Un informe de la consultora Analytica revela que más de 5,3 millones de argentinos sufren atrasos severos en sus pagos. La precariedad laboral en el NEA y el auge del financiamiento informal a través de plataformas digitales y comercios aceleran el ahogo financiero en la región.
La crisis del poder adquisitivo y el encarecimiento del costo de vida están empujando a los hogares argentinos a un escenario de ahogo financiero inédito en las últimas dos décadas. De acuerdo con el último relevamiento de la consultora Analytica, basado en datos cruzados del Banco Central (BCRA) y el INDEC, la morosidad en los créditos a las familias alcanzó un récord del 12%, consolidando una tendencia preocupante: hoy hay 5,3 millones de personas en situación de mora tardía (con retrasos superiores a los 90 días). Esto significa que el 26,9% del universo total de deudores del país no puede cumplir con sus obligaciones.

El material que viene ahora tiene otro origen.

`src/rtl/fetch_pkg.sv`:
```
// Shared types for the instruction-fetch front end and the decode-stage register.
package fetch_pkg;

    localparam int FETCH_XLEN = 32;

    // One fetched instruction together with the address it came from.
    typedef struct packed {
        logic [FETCH_XLEN-1:0] pc;
        logic [FETCH_XLEN-1:0] instruction;
    } fetch_entry_t;

    // Instruction addresses are word aligned; the two low bits are forced to zero.
    function automatic logic [FETCH_XLEN-1:0] word_align(input logic [FETCH_XLEN-1:0] addr);
        return {addr[FETCH_XLEN-1:2], 2'b00};
    endfunction

endpackage

```
`src/rtl/fetch_fifo.sv`:
```
// Synchronous FIFO of fetch entries with flush and occupancy count.
// Only pointers and count are reset; the storage array holds data only.
module fetch_fifo
    import fetch_pkg::*;
#(
    parameter int DEPTH = 4,
    parameter int CNT_W = $clog2(DEPTH + 1)
) (
    input  logic               clk,
    input  logic               reset_n,
    input  logic               flush,
    input  logic               push,
    input  fetch_entry_t       push_entry,
    input  logic               pop,
    output fetch_entry_t       head,
    output logic [CNT_W-1:0]   count
);

    localparam int PTR_W = $clog2(DEPTH);

    fetch_entry_t     mem [DEPTH];
    logic [PTR_W-1:0] rd_ptr;
    logic [PTR_W-1:0] wr_ptr;
    logic [CNT_W-1:0] cnt;
    logic             empty;
    logic             full;
    logic             do_push;
    logic             do_pop;

    assign empty   = (cnt == '0);
    assign full    = (cnt == CNT_W'(DEPTH));
    assign do_pop  = pop & ~empty & ~flush;
    // A write into a full queue is only legal when the head leaves the same cycle.
    assign do_push = push & ~flush & (~full | do_pop);

    // Storage write; no reset on the data array.
    always_ff @(posedge clk) begin
        if (do_push) begin
            mem[wr_ptr] <= push_entry;
        end
    end

    // Pointer and count update; a flush empties the queue in one edge.
    always_ff @(posedge clk or negedge reset_n) begin
        if (!reset_n) begin
            rd_ptr <= '0;
            wr_ptr <= '0;
            cnt    <= '0;
        end else if (flush) begin
            rd_ptr <= '0;
            wr_ptr <= '0;
            cnt    <= '0;
        end else begin
            if (do_push) begin
                wr_ptr <= wr_ptr + 1'b1;
            end
            if (do_pop) begin
                rd_ptr <= rd_ptr + 1'b1;
            end
            case ({do_push, do_pop})
                2'b10:   cnt <= cnt + 1'b1;
                2'b01:   cnt <= cnt - 1'b1;
                default: cnt <= cnt;
            endcase
        end
    end

    assign head  = mem[rd_ptr];
    assign count = cnt;

endmodule

```
`src/rtl/fetch_queue.sv`:
```
// Prefetching instruction-fetch front end: issues sequential ROM requests,
// tolerates ROM wait states, queues (pc, instruction) pairs for decode and
// flushes/refetches on a redirect from execute.
// XLEN must match fetch_pkg::FETCH_XLEN, since the queue stores fetch_entry_t.
module fetch_queue
    import fetch_pkg::*;
#(
    parameter int              XLEN     = 32,
    parameter int              DEPTH    = 4,
    parameter logic [XLEN-1:0] RESET_PC = '0
) (
    input  logic                       clk,
    input  logic                       reset_n,
    output logic [XLEN-1:0]            rom_address,
    output logic                       rom_enable,
    input  logic [XLEN-1:0]            rom_data,
    input  logic                       rom_wait,
    input  logic                       redirect_valid,
    input  logic [XLEN-1:0]            redirect_pc,
    output logic                       out_valid,
    input  logic                       out_ready,
    output logic [XLEN-1:0]            out_pc,
    output logic [XLEN-1:0]            out_instruction,
    output logic [$clog2(DEPTH+1)-1:0] occupancy
);

    localparam int CNT_W = $clog2(DEPTH + 1);

    logic [XLEN-1:0]  fetch_pc;
    logic [XLEN-1:0]  inflight_pc;
    logic [XLEN-1:0]  redirect_target;
    logic             inflight;
    logic             drop;
    logic             req_accept;
    logic             resp;
    logic             push;
    logic             pop;
    logic [CNT_W:0]   credit_used;
    logic [CNT_W-1:0] count;
    fetch_entry_t     push_entry;
    fetch_entry_t     head;

    assign redirect_target = word_align(redirect_pc);
    assign rom_address     = redirect_valid ? redirect_target : fetch_pc;

    // Credit rule: a slot is reserved for every request in flight, so a
    // response can always be written without overflowing the queue.
    assign credit_used = {1'b0, count} + {{CNT_W{1'b0}}, inflight};
    assign rom_enable  = redirect_valid | (credit_used < (CNT_W+1)'(DEPTH));

    assign req_accept = rom_enable & ~rom_wait;
    assign resp       = inflight & ~rom_wait;
    // A response in a redirect cycle, or one marked stale, belongs to the old stream.
    assign push       = resp & ~drop & ~redirect_valid;

    assign out_valid  = (count != '0);
    assign pop        = out_valid & out_ready;
    assign push_entry = '{pc: inflight_pc, instruction: rom_data};

    fetch_fifo #(
        .DEPTH (DEPTH),
        .CNT_W (CNT_W)
    ) u_fifo (
        .clk        (clk),
        .reset_n    (reset_n),
        .flush      (redirect_valid),
        .push       (push),
        .push_entry (push_entry),
        .pop        (pop),
        .head       (head),
        .count      (count)
    );

    // The storage array is not reset, so the head is masked to zero while
    // the queue is empty; while valid it is the registered head entry.
    assign out_pc          = out_valid ? head.pc : '0;
    assign out_instruction = out_valid ? head.instruction : '0;
    assign occupancy       = count;

    // Request, in-flight and stale-response tracking.
    always_ff @(posedge clk or negedge reset_n) begin
        if (!reset_n) begin
            fetch_pc    <= RESET_PC;
            inflight_pc <= '0;
            inflight    <= 1'b0;
            drop        <= 1'b0;
        end else begin
            if (req_accept) begin
                fetch_pc    <= rom_address + XLEN'(4);
                inflight_pc <= rom_address;
            end else if (redirect_valid) begin
                fetch_pc    <= redirect_target;
            end

            if (req_accept) begin
                inflight <= 1'b1;
            end else if (resp) begin
                inflight <= 1'b0;
            end

            // A redirect while the ROM is still holding an old request marks
            // that response stale; it is discarded when it finally arrives.
            if (redirect_valid && inflight && rom_wait) begin
                drop <= 1'b1;
            end else if (resp) begin
                drop <= 1'b0;
            end
        end
    end

endmodule

```
`config.mk`:
```
export PLATFORM = sky130hd
export DESIGN_NAME = fetch_queue
export DESIGN_NICKNAME = d
export VERILOG_FILES = /design/src/rtl/fetch_pkg.sv /design/src/rtl/fetch_fifo.sv /design/src/rtl/fetch_queue.sv
export SDC_FILE = /design/constraint.sdc
export NUM_CORES = 1
export LEC_CHECK = 0
export BUFFER_PORTS_ARGS = -buffer_cell sky130_fd_sc_hd__buf_2
export CAP_MARGIN = 10
export CORE_ASPECT_RATIO = 1.2
export CORE_MARGIN = 1.5
export CORE_UTILIZATION = 58
export CTS_CLUSTER_DIAMETER = 30
export CTS_CLUSTER_SIZE = 14
export DETAILED_ROUTE_END_ITERATION = 16
export PLACE_DENSITY_LB_ADDON = 0.05
export SLEW_MARGIN = 0
export SYNTH_ARGS = -nofsm -noshare
export SYNTH_HDL_FRONTEND = slang
export SYNTH_SLANG_ARGS = --single-unit
```
`constraint.sdc`:
```
create_clock -name clk -period 4.8 [get_ports clk]
set_input_delay 0.72 -clock clk [delete_from_list [all_inputs] [get_ports clk]]
set_output_delay 0.72 -clock clk [all_outputs]
set_load 0.02 [all_outputs]
```
Yosys cells after proc, flatten, opt, wreduce, memory -nomap -nowiden
Memory sizes are Yosys's and may differ from the RTL's.
Index checks and enable logic that the tools add are counted.

cells by class
  bitwise operators = 16
  equal/unequal tests = 3
  order comparisons = 1
  mux-type cells = 15
  reductions and logical operators = 9
  add/subtract/negate cells = 6

operators by type and width
  kind                                                         count
  2-to-1 mux 32 bit                                            4
  adder 32 x 3 -> 32 bit (second input constant)               1
  bitwise AND 1 bit                                            9
  2-to-1 mux 2 bit                                             4
  nonzero test 2 bit                                           4
  one-hot mux 3 bit (2 select lines)                           1
  nonzero test 3 bit                                           2
  2-to-1 mux 1 bit                                             5
  inverter 1 bit                                               5
  adder 2 x 1 -> 2 bit (second input constant)                 2
  adder 3 x 1 -> 4 bit                                         1
  less-than comparator 4 x 3 -> 1 bit (second input constant)  1
  adder 3 x 1 -> 3 bit (second input constant)                 1
  == test 3 bit (second input constant)                        1
  logical NOT 3 bit                                            1
  2-to-1 mux 3 bit                                             1
  subtractor 3 x 1 -> 3 bit (second input constant)            1
  == test 2 x 1 -> 1 bit (second input constant)               1
  == test 2 bit (second input constant)                        1
  logical AND 1 bit                                            2
  bitwise OR 1 bit                                             2

storage, ports and cells
  logic and storage cells = 58
  register bits after elaboration = 73
  input bits = 69
  RAM bits = 256
  output and inout port bits = 101
  memories kept = 1

memories
  memory      words  bits a word  read ports  clocked after memory_dff  wr ports  RTL line          source
  u_fifo.mem  4      64           1           0                         1         fetch_fifo.sv:21  fetch_entry_t mem [DEPTH];

Depth between registers and ports, before layout
  depth in word-level cells = 9
  gate-level depth with buffers = 12
  gate-level depth less buffers = 7

By module
Synthesis repeated with hierarchy kept, for this count alone.

unflattened totals
  cells, all modules = 800
  area, all modules = 13521.7 µm²

by module, submodules not included
  module       sequential area each (µm²)  cells each  area an instance (µm²)  times used
  fetch_fifo   7862.5                      380         9684.3                  1
  fetch_queue  1651.6                      420         3837.4                  1

Worst setup path before layout
Ideal clock, no wire load.

  path type = input port to flip-flop
  start point = input port redirect_valid
  end point = memory u_fifo.mem[0][0] (netlist bit) (enable)
  buffers on the path = 5
  required time = 4.371 ns
  data arrival time = 3.522 ns
  stages on the path = 7
  library setup time = 0.429 ns
  slack = 0.850 ns
  cell sequence = buf_6 > buf_6 > buf_8 > buf_8 > buf_2 > a311oi_1 > and2_1

on the way
  word-level cells in the longest chain between the ends = 6
  elaborated cells on any way between the ends = 8
  classes of those cells = mux (2); bitwise (6)

RTL lines
  what                                                          RTL line                                               source
  from (decl)                                                   fetch_queue.sv:18                                      input logic redirect_valid,
  inverter 1 bit *                                              fetch_fifo.sv:32, fetch_fifo.sv:34, fetch_queue.sv:54
  bitwise AND 1 bit, on equally long branches                   fetch_queue.sv:54, fetch_fifo.sv:32
  bitwise AND 1 bit / bitwise OR 1 bit (equally long branches)  fetch_fifo.sv:34                                       assign do_push = push & ~flush & (~full | do_pop);
  bitwise AND 1 bit *                                           fetch_fifo.sv:34
  2-to-1 mux 1 bit *                                            fetch_fifo.sv:38                                       if (do_push) begin
  2-to-1 mux 1 bit (implied by the code) *                      fetch_fifo.sv:39                                       mem[wr_ptr] <= push_entry;
  to (decl)                                                     fetch_fifo.sv:21

Every way passes the cells marked *; elsewhere a longest branch is shown, timed or not.

Worst setup path after layout
  start point = register u_fifo.rd_ptr[0]
  end point = output port out_pc[14]

on the way
  word-level cells in the longest chain between the ends = 2

RTL lines
  what                      RTL line           source
  from (decl)               fetch_fifo.sv:22   logic [PTR_W-1:0] rd_ptr;
  from (signal assigned)    fetch_fifo.sv:58   rd_ptr <= rd_ptr + 1'b1;
  memory read (4 x 64 bit)  n/a
  2-to-1 mux 32 bit         fetch_queue.sv:76  assign out_pc = out_valid ? head.pc : '0;
  to (decl)                 fetch_queue.sv:22  output logic [XLEN-1:0] out_pc,

Every way passes these cells.

==> impl_results.md <==
* Area added between synthesis and finish at 20.9%
* Clk root buf: clkbuf_16
* Core area at approximately 22000 um^2
* Worst slew pin tran at between 1 and 1.5 ns
* Clock Latency Late Sink at 0.53 ns
* Synth Cell Area at 13300 um^2
* Global route overflow at 0
* Pre-CTS WS at around 1.2 ns
* Initial drt markers at ~440
* Post-synthesis cell type count at 54
* Core Util, Final at 0.717
* DR vias/cell at about 5.7
* Initial Utilization at 0.593
* Post-synth EDFFs at around 260
* CP startpoint kind: flip-flop
* Die area at between 20000 and 25000 um^2
* PD cells at approximately 500 nW/um^2
* Top cell type's share of synthesized area at 0.577
* CTS H-tree depth at 2
* TritonCTS clock tree: done
* Gr usage total at 0.228
* Synth top area cells: edfxtp_1 58%, dfrtp_1 14%, mux4_2 11%
* Setup TNS at 0 ns
* Post-route clock period utilization at 0.714
* CP required at 4.08 ns
* Nets at about 1000
* Critical path arrival at between 2 and 3 ns
* Max-cap violations at 0
* Bufs on Longest Clock Path at 3
* DP Area at between 10000 and 15000 um^2
* Port bufs at between 150 and 200
* Syn Nets at just over 800
* Pins Over Slew Limit at 0
* CP Capture Type: primary output
* Synth warnings at 0
* F_max at 292 MHz
* Maximum VDD drop at 0.332 mV
* Pre-antenna DRT Iters at 4
* LEAKAGE at 0.00599 uW
* DPL Wire Length at around 16000 um
* Critical path class: flip-flop to primary output
* First-pass GRT wire length at between 40000 and 50000 um
* GP Congestion at about 0.85
* Post_cts resized at 0
* ANT nets after route at 0
* Number of cells produced by synthesis at approximately 740
* Hold Crit Class: input pin to async pin
* Syn avg cell area at around 18 um^2
* Final Power at just over 8000 uW
* Clock skew after layout at 0.0121 ns
* WL final at roughly 26000 um
* Async S/R FF share, synth at 0.222
* Clk sinks at approximately 330
* Final min period at 3.43 ns
* Die Width at 141 um
* Status: completed
* Endpoints failing setup at 0
* Synth area leader: edfxtp_1
* Rows at 60
* CTS buffer count at 49
* Max Fanout on Critical Path at 36
* Relative slew slack at 0.302
* CTS clk-pin slew, worst paths at 0.06 ns
* Initial antenna violation count at 0
* Vias in the first global route at 7746
* Via count at between 7000 and 8000
* I/O pins at 170
* Final Hold Fails at 0
* Ys flop type: edfxtp_1
* Final instance area at roughly 16000 um^2
* DR WL/cell at about 21 um
* RSZ-0062 raised after global routing: false
* Hold Buf Count CTS at 0
* Final WS setup at roughly 1.4 ns
* Layout filler cell count at 1399
* Number of synthesized register bits at roughly 330
* Die H at between 150 and 200 um
* DRC at 0
* Seq/Total Area, Yosys at 0.715
* Share of cells above drive strength 1 at 0.380
* Post-CTS Setup Inserts at 0
* Largest net degree at the start of global routing at 74
* Antenna diodes at 0
-- critical path, cell delays in order (launching register included) --
cell and delay, ns:
dfrtp_4 0.83, buf_12 0.37, mux4_2 0.57, and2_1 0.18
buf_2 0.17
-- kinds of logic after synthesis --
| group | count (synthesis) | synth area share |
|---|---|---|
| fa+ha+maj | 6 | 0.00620 |
| buf+inv | 56 | 0.0198 |
| xor+xnor | 31 | 0.0204 |
| mux | 112 | 0.148 |
| compound gates | 40 | 0.0189 |
| flops | 329 | 0.715 |
| simple gates | 167 | 0.0726 |
-- stage by stage --
step	hold WS (ns)	cells
floorplan	0.424	741
global placement	0.481	1156
detailed placement	0.504	1156
CTS	0.381	1245
global route	0.393	1245
finish	0.338	1245
-- routing by layer --
metal | track usage | vias up | wire length [um]
li1 | - | 3229 | -
met1 | 0.300 | 3630 | 10900
met2 | 0.388 | 232 | 13500
met3 | 0.0376 | 55 | 1320
met4 | 0.0793 | 0 | 664
met5 | 0 | - | 0
-- cell usage after synthesis, types with 4 or more instances --
| master | number |
|---|---|
| nand3_1 | 12 |
| nor3_1 | 4 |
| inv_1 | 20 |
| xor2_1 | 4 |
| and2_1 | 69 |
| nand2_1 | 34 |
| dfrtp_1 | 73 |
| and3_1 | 4 |
| xnor2_1 | 27 |
| a21oi_1 | 8 |
| clkbuf_1 | 17 |
| buf_1 | 4 |
| mux2_2 | 30 |
| edfxtp_1 | 256 |
| mux2i_1 | 16 |
| ha_1 | 5 |
| mux4_2 | 64 |
| o21ai_0 | 19 |
| nor2_1 | 10 |
| buf_2 | 10 |
| nand4_1 | 9 |
-- layout by cell type, fill, tap and decap left out, types with 10 or more instances in the layout --
cell,instances
clkbuf_16,49
and2_1,65
xnor2_1,27
dfrtp_1,71
edfxtp_1,256
nand2_1,33
nor2_1,10
mux2_2,30
buf_2,166
mux4_2,64
clkinv_2,10
nand3_1,12
mux2i_1,16
inv_1,20
o21ai_0,19
-- cell type report --
type                            instances  area, um^2  area share
Timing Repair Buffer                  172         913      0.0567
Clock buffer                           55        1250      0.0776
Multi-Input combinational cell        356        3550       0.221
Sequential cell                       329        9520       0.591
Clock inverter                         34         440      0.0274
Tap cell                              279         349      0.0217
Inverter                               20        75.1     0.00466
-- state kept, by name, indices dropped and copies added (netlist names) --
register,cells
drop,1
fetch_pc,32
inflight,1
inflight_pc,32
u_fifo.count,3
u_fifo.mem,256
u_fifo.rd_ptr,2
u_fifo.wr_ptr,2
-- power by group --
group | switching [uW] | leakage [uW] | internal [uW] | total, uW
Clock | 1250 | 0.000812 | 2370 | 3610
Combinational | 613 | 0.00198 | 436 | 1050
Sequential | 131 | 0.00320 | 3280 | 3410
Total | 1990 | 0.00599 | 6080 | 8070
-- final timing paths --
kind,from,to,slack [ns],cells past startpoint
max,u_fifo.rd_ptr[0],out_pc[14],1.37,4
min,reset_n,fetch_pc[25],0.34,1
max reg2reg,inflight,u_fifo.mem[3][2],1.63,3
min reg2reg,inflight_pc[28],u_fifo.mem[3][60],0.51,0
max in group asynchronous,reset_n,u_fifo.rd_ptr[0],3.71,1
min in group clk,rom_data[25],u_fifo.mem[3][25],0.41,1
Power figures use the tool's default switching activity.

Sin embargo, este mapa del desborde financiero no afecta a todos por igual. El informe enciende las alarmas de manera particular sobre la región del Norte Grande (NOA y NEA), donde las asimetrías estructurales y la informalidad laboral vuelven crónico el problema, teniendo a las provincias del noreste, como Misiones, en el foco de la tormenta.

El drama juvenil: Informalidad y el cepo al futuro financiero
Uno de los datos más alarmantes que expone el documento de Analytica es la marcada brecha generacional. El segmento joven es, por lejos, el eslabón más débil de la cadena: el 41% de los menores de 30 años que tomaron algún tipo de financiamiento registra atrasos graves. En provincias como Misiones, caracterizadas por tener una de las poblaciones más jóvenes del país, este indicador cobra una relevancia crítica. Según analizan diversos medios especializados, el fenómeno está directamente ligado al deterioro del mercado de trabajo juvenil, marcado por el empleo precario, los bajos ingresos y una inflación que, particularmente en el NEA —según los indicadores de precios regionales del IPEC—, ha golpeado con dureza a rubros básicos como la vivienda, la energía y los alimentos. Para este segmento, la imposibilidad de pagar implica quedar atrapado en el “Veraz” antes de los 30 años, sufriendo una temprana exclusión del sistema formal.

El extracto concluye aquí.